[Stored data entries]

☆ ☆ ☆

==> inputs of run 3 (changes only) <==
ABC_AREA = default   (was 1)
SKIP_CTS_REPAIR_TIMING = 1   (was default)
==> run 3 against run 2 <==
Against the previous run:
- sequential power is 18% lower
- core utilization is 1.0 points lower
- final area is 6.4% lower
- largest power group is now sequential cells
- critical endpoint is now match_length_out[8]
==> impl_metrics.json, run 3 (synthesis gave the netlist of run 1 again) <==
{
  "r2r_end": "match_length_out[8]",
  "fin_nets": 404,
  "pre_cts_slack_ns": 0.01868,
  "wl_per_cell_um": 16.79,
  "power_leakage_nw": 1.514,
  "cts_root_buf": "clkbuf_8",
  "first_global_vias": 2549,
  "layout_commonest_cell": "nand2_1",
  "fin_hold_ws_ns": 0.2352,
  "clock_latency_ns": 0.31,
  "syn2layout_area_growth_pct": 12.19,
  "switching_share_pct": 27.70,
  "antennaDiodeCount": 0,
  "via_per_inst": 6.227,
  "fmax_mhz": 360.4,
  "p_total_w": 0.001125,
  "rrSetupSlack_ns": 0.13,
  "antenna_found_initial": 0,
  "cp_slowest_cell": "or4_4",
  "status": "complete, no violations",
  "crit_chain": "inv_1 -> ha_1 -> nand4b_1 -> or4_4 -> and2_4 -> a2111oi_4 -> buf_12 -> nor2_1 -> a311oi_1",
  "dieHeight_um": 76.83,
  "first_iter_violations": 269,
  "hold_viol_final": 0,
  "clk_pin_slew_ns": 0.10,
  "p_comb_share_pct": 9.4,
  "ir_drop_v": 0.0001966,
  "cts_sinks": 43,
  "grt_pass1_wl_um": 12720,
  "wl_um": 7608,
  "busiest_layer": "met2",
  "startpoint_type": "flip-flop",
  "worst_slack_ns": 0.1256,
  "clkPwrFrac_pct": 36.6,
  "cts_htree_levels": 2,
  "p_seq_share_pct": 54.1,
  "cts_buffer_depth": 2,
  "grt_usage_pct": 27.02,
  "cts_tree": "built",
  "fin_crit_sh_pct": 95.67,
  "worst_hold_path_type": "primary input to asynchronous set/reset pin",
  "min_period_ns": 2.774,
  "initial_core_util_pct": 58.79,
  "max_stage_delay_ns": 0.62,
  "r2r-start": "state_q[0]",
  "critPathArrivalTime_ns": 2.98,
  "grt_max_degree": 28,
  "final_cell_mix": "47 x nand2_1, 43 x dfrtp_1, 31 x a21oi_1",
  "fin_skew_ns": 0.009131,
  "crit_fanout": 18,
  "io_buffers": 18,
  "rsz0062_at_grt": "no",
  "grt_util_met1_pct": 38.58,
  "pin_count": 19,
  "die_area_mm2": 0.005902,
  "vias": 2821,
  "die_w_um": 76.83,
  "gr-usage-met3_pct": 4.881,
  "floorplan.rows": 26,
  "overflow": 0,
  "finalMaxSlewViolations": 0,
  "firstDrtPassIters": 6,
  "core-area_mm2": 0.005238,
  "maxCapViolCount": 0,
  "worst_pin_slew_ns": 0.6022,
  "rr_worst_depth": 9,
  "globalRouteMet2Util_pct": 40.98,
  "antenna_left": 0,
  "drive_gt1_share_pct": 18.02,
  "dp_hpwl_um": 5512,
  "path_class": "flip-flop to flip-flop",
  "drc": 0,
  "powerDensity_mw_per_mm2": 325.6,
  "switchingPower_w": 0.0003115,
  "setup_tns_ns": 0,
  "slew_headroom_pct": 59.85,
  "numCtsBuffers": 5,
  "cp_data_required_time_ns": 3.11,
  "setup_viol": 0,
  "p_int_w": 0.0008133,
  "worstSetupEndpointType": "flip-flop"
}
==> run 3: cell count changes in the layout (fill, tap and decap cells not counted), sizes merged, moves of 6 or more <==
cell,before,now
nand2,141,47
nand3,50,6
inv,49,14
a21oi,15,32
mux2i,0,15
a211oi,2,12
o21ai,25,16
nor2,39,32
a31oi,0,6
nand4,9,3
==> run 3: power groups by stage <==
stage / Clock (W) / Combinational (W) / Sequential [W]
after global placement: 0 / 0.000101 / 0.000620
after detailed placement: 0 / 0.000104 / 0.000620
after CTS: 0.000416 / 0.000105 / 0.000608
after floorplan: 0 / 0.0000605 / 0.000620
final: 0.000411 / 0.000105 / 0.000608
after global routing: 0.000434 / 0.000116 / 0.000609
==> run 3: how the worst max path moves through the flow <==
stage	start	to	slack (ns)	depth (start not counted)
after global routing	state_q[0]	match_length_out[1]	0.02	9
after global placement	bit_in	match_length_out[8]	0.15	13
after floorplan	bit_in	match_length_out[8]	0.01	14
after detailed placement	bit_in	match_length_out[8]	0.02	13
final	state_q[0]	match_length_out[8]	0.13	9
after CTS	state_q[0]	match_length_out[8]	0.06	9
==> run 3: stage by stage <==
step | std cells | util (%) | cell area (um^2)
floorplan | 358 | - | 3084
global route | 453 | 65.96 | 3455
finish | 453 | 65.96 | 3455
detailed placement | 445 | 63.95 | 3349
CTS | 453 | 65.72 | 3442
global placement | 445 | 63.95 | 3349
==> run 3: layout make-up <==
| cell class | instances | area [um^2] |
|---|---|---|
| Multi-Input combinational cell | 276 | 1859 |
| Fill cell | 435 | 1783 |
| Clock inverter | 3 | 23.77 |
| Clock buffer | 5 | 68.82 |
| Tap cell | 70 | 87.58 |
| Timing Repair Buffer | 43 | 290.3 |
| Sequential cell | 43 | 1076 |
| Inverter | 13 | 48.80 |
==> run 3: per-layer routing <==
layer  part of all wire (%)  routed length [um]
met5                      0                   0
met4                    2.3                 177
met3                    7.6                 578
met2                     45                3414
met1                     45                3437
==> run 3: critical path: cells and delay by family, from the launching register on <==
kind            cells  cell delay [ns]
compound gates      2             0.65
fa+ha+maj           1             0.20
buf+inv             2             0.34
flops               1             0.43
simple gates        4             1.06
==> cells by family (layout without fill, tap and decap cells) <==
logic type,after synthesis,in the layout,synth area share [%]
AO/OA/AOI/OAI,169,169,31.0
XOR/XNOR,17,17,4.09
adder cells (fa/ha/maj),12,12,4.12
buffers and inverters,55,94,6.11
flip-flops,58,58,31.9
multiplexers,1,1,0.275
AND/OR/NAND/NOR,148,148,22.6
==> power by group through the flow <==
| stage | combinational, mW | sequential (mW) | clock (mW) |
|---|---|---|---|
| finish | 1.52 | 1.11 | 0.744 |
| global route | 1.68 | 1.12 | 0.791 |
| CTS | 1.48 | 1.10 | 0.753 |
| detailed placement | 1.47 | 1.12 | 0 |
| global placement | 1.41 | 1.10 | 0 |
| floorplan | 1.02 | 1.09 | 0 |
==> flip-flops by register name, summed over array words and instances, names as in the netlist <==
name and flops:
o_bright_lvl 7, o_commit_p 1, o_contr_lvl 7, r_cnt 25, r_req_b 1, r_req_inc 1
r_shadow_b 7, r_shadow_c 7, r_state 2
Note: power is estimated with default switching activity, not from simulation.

☆ ☆ ☆

ABOUT THIS TASK.
Repeat all of the records verbatim, leaving nothing out.

EXERCISE ANSWER.
==> inputs of run 3 (changes only) <==
ABC_AREA = default   (was 1)
SKIP_CTS_REPAIR_TIMING = 1   (was default)
==> run 3 against run 2 <==
Against the previous run:
- sequential power is 18% lower
- core utilization is 1.0 points lower
- final area is 6.4% lower
- largest power group is now sequential cells
- critical endpoint is now match_length_out[8]
==> impl_metrics.json, run 3 (synthesis gave the netlist of run 1 again) <==
{
  "r2r_end": "match_length_out[8]",
  "fin_nets": 404,
  "pre_cts_slack_ns": 0.01868,
  "wl_per_cell_um": 16.79,
  "power_leakage_nw": 1.514,
  "cts_root_buf": "clkbuf_8",
  "first_global_vias": 2549,
  "layout_commonest_cell": "nand2_1",
  "fin_hold_ws_ns": 0.2352,
  "clock_latency_ns": 0.31,
  "syn2layout_area_growth_pct": 12.19,
  "switching_share_pct": 27.70,
  "antennaDiodeCount": 0,
  "via_per_inst": 6.227,
  "fmax_mhz": 360.4,
  "p_total_w": 0.001125,
  "rrSetupSlack_ns": 0.13,
  "antenna_found_initial": 0,
  "cp_slowest_cell": "or4_4",
  "status": "complete, no violations",
  "crit_chain": "inv_1 -> ha_1 -> nand4b_1 -> or4_4 -> and2_4 -> a2111oi_4 -> buf_12 -> nor2_1 -> a311oi_1",
  "dieHeight_um": 76.83,
  "first_iter_violations": 269,
  "hold_viol_final": 0,
  "clk_pin_slew_ns": 0.10,
  "p_comb_share_pct": 9.4,
  "ir_drop_v": 0.0001966,
  "cts_sinks": 43,
  "grt_pass1_wl_um": 12720,
  "wl_um": 7608,
  "busiest_layer": "met2",
  "startpoint_type": "flip-flop",
  "worst_slack_ns": 0.1256,
  "clkPwrFrac_pct": 36.6,
  "cts_htree_levels": 2,
  "p_seq_share_pct": 54.1,
  "cts_buffer_depth": 2,
  "grt_usage_pct": 27.02,
  "cts_tree": "built",
  "fin_crit_sh_pct": 95.67,
  "worst_hold_path_type": "primary input to asynchronous set/reset pin",
  "min_period_ns": 2.774,
  "initial_core_util_pct": 58.79,
  "max_stage_delay_ns": 0.62,
  "r2r-start": "state_q[0]",
  "critPathArrivalTime_ns": 2.98,
  "grt_max_degree": 28,
  "final_cell_mix": "47 x nand2_1, 43 x dfrtp_1, 31 x a21oi_1",
  "fin_skew_ns": 0.009131,
  "crit_fanout": 18,
  "io_buffers": 18,
  "rsz0062_at_grt": "no",
  "grt_util_met1_pct": 38.58,
  "pin_count": 19,
  "die_area_mm2": 0.005902,
  "vias": 2821,
  "die_w_um": 76.83,
  "gr-usage-met3_pct": 4.881,
  "floorplan.rows": 26,
  "overflow": 0,
  "finalMaxSlewViolations": 0,
  "firstDrtPassIters": 6,
  "core-area_mm2": 0.005238,
  "maxCapViolCount": 0,
  "worst_pin_slew_ns": 0.6022,
  "rr_worst_depth": 9,
  "globalRouteMet2Util_pct": 40.98,
  "antenna_left": 0,
  "drive_gt1_share_pct": 18.02,
  "dp_hpwl_um": 5512,
  "path_class": "flip-flop to flip-flop",
  "drc": 0,
  "powerDensity_mw_per_mm2": 325.6,
  "switchingPower_w": 0.0003115,
  "setup_tns_ns": 0,
  "slew_headroom_pct": 59.85,
  "numCtsBuffers": 5,
  "cp_data_required_time_ns": 3.11,
  "setup_viol": 0,
  "p_int_w": 0.0008133,
  "worstSetupEndpointType": "flip-flop"
}
==> run 3: cell count changes in the layout (fill, tap and decap cells not counted), sizes merged, moves of 6 or more <==
cell,before,now
nand2,141,47
nand3,50,6
inv,49,14
a21oi,15,32
mux2i,0,15
a211oi,2,12
o21ai,25,16
nor2,39,32
a31oi,0,6
nand4,9,3
==> run 3: power groups by stage <==
stage / Clock (W) / Combinational (W) / Sequential [W]
after global placement: 0 / 0.000101 / 0.000620
after detailed placement: 0 / 0.000104 / 0.000620
after CTS: 0.000416 / 0.000105 / 0.000608
after floorplan: 0 / 0.0000605 / 0.000620
final: 0.000411 / 0.000105 / 0.000608
after global routing: 0.000434 / 0.000116 / 0.000609
==> run 3: how the worst max path moves through the flow <==
stage	start	to	slack (ns)	depth (start not counted)
after global routing	state_q[0]	match_length_out[1]	0.02	9
after global placement	bit_in	match_length_out[8]	0.15	13
after floorplan	bit_in	match_length_out[8]	0.01	14
after detailed placement	bit_in	match_length_out[8]	0.02	13
final	state_q[0]	match_length_out[8]	0.13	9
after CTS	state_q[0]	match_length_out[8]	0.06	9
==> run 3: stage by stage <==
step | std cells | util (%) | cell area (um^2)
floorplan | 358 | - | 3084
global route | 453 | 65.96 | 3455
finish | 453 | 65.96 | 3455
detailed placement | 445 | 63.95 | 3349
CTS | 453 | 65.72 | 3442
global placement | 445 | 63.95 | 3349
==> run 3: layout make-up <==
| cell class | instances | area [um^2] |
|---|---|---|
| Multi-Input combinational cell | 276 | 1859 |
| Fill cell | 435 | 1783 |
| Clock inverter | 3 | 23.77 |
| Clock buffer | 5 | 68.82 |
| Tap cell | 70 | 87.58 |
| Timing Repair Buffer | 43 | 290.3 |
| Sequential cell | 43 | 1076 |
| Inverter | 13 | 48.80 |
==> run 3: per-layer routing <==
layer  part of all wire (%)  routed length [um]
met5                      0                   0
met4                    2.3                 177
met3                    7.6                 578
met2                     45                3414
met1                     45                3437
==> run 3: critical path: cells and delay by family, from the launching register on <==
kind            cells  cell delay [ns]
compound gates      2             0.65
fa+ha+maj           1             0.20
buf+inv             2             0.34
flops               1             0.43
simple gates        4             1.06
==> cells by family (layout without fill, tap and decap cells) <==
logic type,after synthesis,in the layout,synth area share [%]
AO/OA/AOI/OAI,169,169,31.0
XOR/XNOR,17,17,4.09
adder cells (fa/ha/maj),12,12,4.12
buffers and inverters,55,94,6.11
flip-flops,58,58,31.9
multiplexers,1,1,0.275
AND/OR/NAND/NOR,148,148,22.6
==> power by group through the flow <==
| stage | combinational, mW | sequential (mW) | clock (mW) |
|---|---|---|---|
| finish | 1.52 | 1.11 | 0.744 |
| global route | 1.68 | 1.12 | 0.791 |
| CTS | 1.48 | 1.10 | 0.753 |
| detailed placement | 1.47 | 1.12 | 0 |
| global placement | 1.41 | 1.10 | 0 |
| floorplan | 1.02 | 1.09 | 0 |
==> flip-flops by register name, summed over array words and instances, names as in the netlist <==
name and flops:
o_bright_lvl 7, o_commit_p 1, o_contr_lvl 7, r_cnt 25, r_req_b 1, r_req_inc 1
r_shadow_b 7, r_shadow_c 7, r_state 2
Note: power is estimated with default switching activity, not from simulation.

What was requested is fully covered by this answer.